→ **Instructions for the task**
Below are some records; quote exactly the lines from the one that contains "export CAP_MARGIN = 35" through the one that contains "create_clock -name core_clock -period 3.74", inclusive, and no others.

** Extracted records follows **

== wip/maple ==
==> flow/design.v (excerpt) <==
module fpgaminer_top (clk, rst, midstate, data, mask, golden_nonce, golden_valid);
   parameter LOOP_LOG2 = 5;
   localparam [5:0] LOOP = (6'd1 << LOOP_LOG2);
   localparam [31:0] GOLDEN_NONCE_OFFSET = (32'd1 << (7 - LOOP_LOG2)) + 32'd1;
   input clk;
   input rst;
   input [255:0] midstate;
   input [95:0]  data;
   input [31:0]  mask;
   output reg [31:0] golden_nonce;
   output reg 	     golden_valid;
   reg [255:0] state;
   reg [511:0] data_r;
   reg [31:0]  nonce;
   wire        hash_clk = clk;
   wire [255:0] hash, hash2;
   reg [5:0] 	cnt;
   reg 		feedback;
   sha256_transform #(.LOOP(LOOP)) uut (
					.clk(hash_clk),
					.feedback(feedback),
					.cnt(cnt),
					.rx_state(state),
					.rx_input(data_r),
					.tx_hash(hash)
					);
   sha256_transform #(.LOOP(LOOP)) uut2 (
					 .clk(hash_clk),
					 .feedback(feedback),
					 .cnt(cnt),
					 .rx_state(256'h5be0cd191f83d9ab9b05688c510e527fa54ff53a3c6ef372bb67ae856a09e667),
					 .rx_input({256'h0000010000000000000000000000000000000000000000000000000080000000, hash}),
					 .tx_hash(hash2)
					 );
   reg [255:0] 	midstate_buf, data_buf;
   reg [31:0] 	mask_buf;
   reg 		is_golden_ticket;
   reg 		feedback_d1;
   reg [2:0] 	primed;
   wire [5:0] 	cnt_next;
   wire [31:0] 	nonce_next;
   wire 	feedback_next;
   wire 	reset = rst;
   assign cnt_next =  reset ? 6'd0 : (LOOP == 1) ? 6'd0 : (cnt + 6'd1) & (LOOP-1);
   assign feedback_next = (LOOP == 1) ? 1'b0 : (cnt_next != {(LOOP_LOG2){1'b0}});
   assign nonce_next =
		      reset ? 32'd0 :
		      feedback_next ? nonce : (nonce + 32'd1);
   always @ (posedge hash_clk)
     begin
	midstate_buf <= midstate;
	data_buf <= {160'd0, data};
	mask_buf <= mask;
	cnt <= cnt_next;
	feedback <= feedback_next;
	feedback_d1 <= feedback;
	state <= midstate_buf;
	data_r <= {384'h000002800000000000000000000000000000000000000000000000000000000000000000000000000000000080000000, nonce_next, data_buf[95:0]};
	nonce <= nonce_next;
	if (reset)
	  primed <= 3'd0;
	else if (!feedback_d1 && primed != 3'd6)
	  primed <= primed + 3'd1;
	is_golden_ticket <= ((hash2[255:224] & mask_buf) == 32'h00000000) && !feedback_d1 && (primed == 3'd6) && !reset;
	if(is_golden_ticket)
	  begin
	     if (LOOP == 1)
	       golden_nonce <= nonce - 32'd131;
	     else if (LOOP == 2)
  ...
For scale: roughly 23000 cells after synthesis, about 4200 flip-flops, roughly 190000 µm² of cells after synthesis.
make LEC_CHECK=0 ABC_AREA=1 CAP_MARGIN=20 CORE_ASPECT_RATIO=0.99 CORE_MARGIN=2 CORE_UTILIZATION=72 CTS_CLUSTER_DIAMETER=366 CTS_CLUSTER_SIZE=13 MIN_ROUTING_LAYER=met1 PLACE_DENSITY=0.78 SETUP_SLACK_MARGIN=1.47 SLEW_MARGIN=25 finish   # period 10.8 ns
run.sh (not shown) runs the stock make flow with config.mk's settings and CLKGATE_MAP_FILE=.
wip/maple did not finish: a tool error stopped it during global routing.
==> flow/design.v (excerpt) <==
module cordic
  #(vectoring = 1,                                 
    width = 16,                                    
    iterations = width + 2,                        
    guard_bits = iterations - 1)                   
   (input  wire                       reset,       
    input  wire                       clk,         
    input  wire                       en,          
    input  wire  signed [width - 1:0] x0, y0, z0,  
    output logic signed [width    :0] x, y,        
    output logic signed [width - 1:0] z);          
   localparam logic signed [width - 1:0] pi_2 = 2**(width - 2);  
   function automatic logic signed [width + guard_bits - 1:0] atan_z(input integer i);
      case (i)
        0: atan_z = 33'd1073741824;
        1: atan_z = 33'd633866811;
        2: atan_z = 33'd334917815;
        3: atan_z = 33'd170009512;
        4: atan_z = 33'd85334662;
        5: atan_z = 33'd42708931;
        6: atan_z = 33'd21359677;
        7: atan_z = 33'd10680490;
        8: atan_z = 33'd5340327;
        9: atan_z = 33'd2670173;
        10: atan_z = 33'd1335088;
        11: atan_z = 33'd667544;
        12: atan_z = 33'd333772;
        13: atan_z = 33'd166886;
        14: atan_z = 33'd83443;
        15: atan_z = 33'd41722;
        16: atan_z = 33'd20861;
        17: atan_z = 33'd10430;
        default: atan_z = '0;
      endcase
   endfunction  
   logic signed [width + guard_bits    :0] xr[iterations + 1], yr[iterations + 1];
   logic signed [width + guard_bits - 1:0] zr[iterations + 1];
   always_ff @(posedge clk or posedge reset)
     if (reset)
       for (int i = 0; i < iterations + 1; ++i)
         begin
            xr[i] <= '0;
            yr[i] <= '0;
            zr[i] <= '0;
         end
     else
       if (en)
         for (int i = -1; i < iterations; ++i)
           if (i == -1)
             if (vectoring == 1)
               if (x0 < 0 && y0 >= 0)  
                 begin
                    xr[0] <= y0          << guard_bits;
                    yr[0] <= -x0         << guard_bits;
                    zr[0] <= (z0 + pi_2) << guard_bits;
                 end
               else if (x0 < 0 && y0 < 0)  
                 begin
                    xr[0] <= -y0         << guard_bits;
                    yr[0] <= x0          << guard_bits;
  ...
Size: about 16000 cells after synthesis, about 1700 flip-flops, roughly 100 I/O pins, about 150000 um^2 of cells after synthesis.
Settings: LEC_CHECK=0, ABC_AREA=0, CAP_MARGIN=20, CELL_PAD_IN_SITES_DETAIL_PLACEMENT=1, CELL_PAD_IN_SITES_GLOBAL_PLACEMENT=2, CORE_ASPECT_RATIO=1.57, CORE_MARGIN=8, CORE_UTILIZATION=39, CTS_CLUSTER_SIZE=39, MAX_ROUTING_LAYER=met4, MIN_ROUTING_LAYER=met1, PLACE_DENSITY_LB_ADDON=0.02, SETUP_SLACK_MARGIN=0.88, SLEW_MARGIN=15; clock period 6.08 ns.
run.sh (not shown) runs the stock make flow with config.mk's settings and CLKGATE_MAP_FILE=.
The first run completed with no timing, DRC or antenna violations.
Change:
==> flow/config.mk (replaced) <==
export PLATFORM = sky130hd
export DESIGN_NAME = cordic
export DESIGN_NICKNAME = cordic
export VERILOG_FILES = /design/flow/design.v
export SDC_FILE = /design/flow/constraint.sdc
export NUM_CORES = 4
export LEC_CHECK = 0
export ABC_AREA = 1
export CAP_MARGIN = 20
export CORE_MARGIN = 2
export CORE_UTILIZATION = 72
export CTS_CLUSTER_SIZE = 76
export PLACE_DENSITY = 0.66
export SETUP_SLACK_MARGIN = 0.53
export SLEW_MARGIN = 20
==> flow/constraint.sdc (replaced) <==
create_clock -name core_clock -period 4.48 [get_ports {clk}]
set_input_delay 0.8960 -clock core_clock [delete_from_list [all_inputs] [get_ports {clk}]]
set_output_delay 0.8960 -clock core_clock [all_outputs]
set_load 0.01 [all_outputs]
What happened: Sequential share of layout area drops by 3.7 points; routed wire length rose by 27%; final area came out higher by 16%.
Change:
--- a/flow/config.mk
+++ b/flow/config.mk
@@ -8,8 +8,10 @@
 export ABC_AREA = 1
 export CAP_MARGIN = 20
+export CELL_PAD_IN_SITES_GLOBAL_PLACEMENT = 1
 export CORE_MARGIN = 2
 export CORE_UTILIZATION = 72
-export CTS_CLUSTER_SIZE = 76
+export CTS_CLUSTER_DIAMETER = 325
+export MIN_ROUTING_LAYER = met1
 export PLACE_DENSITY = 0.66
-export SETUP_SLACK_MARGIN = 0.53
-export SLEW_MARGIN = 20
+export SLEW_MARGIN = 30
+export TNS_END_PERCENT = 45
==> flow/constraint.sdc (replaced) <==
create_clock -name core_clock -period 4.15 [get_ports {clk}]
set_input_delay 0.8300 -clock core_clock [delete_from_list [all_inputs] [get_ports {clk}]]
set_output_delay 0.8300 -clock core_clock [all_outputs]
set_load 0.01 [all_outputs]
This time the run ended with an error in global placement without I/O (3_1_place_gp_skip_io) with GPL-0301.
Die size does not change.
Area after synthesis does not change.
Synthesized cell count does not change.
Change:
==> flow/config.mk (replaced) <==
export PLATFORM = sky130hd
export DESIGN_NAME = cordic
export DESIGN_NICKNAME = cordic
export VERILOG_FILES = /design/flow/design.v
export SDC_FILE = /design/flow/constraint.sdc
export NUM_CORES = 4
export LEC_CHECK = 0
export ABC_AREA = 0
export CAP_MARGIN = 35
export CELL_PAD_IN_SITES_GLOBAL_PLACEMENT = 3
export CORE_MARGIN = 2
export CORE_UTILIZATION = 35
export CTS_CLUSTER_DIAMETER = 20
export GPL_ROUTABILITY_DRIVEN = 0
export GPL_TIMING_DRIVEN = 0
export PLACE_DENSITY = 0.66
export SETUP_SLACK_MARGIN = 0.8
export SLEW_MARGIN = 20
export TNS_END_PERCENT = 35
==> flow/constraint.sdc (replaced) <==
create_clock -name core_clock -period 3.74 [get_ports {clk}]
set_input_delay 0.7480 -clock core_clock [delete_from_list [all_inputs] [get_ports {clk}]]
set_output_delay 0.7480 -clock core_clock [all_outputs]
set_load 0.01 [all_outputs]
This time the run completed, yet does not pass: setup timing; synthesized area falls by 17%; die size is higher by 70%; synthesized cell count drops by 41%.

** End of Extracted records **

→ **Solution to the exercise**
export CAP_MARGIN = 35
export CELL_PAD_IN_SITES_GLOBAL_PLACEMENT = 3
export CORE_MARGIN = 2
export CORE_UTILIZATION = 35
export CTS_CLUSTER_DIAMETER = 20
export GPL_ROUTABILITY_DRIVEN = 0
export GPL_TIMING_DRIVEN = 0
export PLACE_DENSITY = 0.66
export SETUP_SLACK_MARGIN = 0.8
export SLEW_MARGIN = 20
export TNS_END_PERCENT = 35
==> flow/constraint.sdc (replaced) <==
create_clock -name core_clock -period 3.74 [get_ports {clk}]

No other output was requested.